Problem: Look through the lines below and extract any with the word "cell".

Source records:
_ _ _ _ _ _ _

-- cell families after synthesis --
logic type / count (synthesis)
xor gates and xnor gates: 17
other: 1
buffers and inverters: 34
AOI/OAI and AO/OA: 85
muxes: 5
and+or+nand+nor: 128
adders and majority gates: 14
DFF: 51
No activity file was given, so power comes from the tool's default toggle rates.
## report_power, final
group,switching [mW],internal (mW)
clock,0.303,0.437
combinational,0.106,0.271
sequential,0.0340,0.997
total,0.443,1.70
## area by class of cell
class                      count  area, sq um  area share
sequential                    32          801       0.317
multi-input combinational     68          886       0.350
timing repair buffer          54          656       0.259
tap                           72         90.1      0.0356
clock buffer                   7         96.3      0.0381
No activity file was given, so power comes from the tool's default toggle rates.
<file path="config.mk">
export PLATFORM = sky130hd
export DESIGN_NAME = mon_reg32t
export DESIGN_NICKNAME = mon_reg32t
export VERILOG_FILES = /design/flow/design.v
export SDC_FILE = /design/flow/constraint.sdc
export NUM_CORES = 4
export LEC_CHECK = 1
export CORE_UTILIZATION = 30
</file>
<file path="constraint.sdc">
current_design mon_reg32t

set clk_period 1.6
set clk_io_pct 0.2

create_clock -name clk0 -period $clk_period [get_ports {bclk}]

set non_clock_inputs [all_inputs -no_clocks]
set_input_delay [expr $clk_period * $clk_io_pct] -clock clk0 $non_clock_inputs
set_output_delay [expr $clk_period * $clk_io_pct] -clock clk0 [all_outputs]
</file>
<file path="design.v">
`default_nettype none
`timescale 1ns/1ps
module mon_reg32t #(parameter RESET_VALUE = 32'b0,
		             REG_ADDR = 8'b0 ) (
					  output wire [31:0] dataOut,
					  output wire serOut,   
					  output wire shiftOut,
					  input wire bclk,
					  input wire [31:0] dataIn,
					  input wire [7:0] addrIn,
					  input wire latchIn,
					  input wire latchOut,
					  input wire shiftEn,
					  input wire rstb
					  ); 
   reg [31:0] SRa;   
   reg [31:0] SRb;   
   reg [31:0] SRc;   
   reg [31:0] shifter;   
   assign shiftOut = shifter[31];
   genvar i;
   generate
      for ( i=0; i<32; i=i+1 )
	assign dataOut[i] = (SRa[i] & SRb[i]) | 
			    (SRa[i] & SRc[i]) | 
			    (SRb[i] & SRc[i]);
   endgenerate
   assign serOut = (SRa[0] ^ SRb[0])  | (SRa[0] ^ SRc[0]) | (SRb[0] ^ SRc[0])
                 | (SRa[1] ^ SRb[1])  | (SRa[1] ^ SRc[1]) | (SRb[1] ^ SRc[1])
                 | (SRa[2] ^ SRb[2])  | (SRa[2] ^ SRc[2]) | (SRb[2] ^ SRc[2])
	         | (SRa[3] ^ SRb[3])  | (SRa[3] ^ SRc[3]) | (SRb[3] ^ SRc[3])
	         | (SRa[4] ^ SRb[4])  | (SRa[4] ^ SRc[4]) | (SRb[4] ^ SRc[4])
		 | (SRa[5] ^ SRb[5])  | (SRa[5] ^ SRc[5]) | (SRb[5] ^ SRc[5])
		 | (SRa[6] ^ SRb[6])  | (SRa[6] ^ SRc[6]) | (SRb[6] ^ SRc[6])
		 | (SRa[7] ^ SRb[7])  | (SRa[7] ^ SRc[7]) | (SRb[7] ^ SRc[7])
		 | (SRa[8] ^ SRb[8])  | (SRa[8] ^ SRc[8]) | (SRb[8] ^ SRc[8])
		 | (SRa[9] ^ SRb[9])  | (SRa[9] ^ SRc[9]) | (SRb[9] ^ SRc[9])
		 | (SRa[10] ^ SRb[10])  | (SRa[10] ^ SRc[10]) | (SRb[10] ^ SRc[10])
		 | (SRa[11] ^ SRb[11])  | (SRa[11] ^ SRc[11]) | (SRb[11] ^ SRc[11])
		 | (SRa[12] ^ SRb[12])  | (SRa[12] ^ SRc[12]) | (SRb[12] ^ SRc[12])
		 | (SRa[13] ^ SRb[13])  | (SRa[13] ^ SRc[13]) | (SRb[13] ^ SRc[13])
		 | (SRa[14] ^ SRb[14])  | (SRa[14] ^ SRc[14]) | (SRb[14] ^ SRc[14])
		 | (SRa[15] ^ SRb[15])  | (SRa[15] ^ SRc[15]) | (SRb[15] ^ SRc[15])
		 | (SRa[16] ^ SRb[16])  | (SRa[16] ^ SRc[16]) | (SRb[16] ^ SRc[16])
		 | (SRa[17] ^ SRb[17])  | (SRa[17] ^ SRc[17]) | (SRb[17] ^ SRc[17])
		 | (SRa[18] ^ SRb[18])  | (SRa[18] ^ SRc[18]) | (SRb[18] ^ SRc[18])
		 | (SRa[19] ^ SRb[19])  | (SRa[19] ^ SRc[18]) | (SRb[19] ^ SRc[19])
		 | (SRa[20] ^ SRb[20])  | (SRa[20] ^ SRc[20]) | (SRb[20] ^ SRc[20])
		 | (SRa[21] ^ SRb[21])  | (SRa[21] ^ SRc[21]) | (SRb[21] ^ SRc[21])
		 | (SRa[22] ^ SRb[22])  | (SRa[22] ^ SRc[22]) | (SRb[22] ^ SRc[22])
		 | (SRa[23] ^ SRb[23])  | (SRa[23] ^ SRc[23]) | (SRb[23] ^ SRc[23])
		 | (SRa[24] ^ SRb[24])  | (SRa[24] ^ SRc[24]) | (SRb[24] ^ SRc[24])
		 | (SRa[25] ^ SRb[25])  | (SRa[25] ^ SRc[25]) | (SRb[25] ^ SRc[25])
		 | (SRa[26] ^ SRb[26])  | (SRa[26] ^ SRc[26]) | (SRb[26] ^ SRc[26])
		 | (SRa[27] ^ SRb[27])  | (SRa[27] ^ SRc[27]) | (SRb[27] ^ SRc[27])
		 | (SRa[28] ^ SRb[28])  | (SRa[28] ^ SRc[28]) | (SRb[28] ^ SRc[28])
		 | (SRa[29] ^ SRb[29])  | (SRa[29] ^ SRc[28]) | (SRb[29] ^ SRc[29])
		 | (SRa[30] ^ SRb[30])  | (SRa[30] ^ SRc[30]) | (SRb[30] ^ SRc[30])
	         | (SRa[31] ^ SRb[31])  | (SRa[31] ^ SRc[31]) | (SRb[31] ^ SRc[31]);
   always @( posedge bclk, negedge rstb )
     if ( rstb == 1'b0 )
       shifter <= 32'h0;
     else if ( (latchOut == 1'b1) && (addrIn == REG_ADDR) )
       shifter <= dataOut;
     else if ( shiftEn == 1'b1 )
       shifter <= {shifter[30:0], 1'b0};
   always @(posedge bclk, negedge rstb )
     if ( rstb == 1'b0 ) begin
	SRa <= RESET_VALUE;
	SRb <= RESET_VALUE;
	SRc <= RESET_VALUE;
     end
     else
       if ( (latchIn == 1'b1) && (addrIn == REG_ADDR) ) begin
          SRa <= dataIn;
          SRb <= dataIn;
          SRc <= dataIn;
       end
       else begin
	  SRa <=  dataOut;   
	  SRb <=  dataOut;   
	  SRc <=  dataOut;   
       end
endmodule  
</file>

_ _ _ _ _ _ _

Solution:
-- cell families after synthesis --
## area by class of cell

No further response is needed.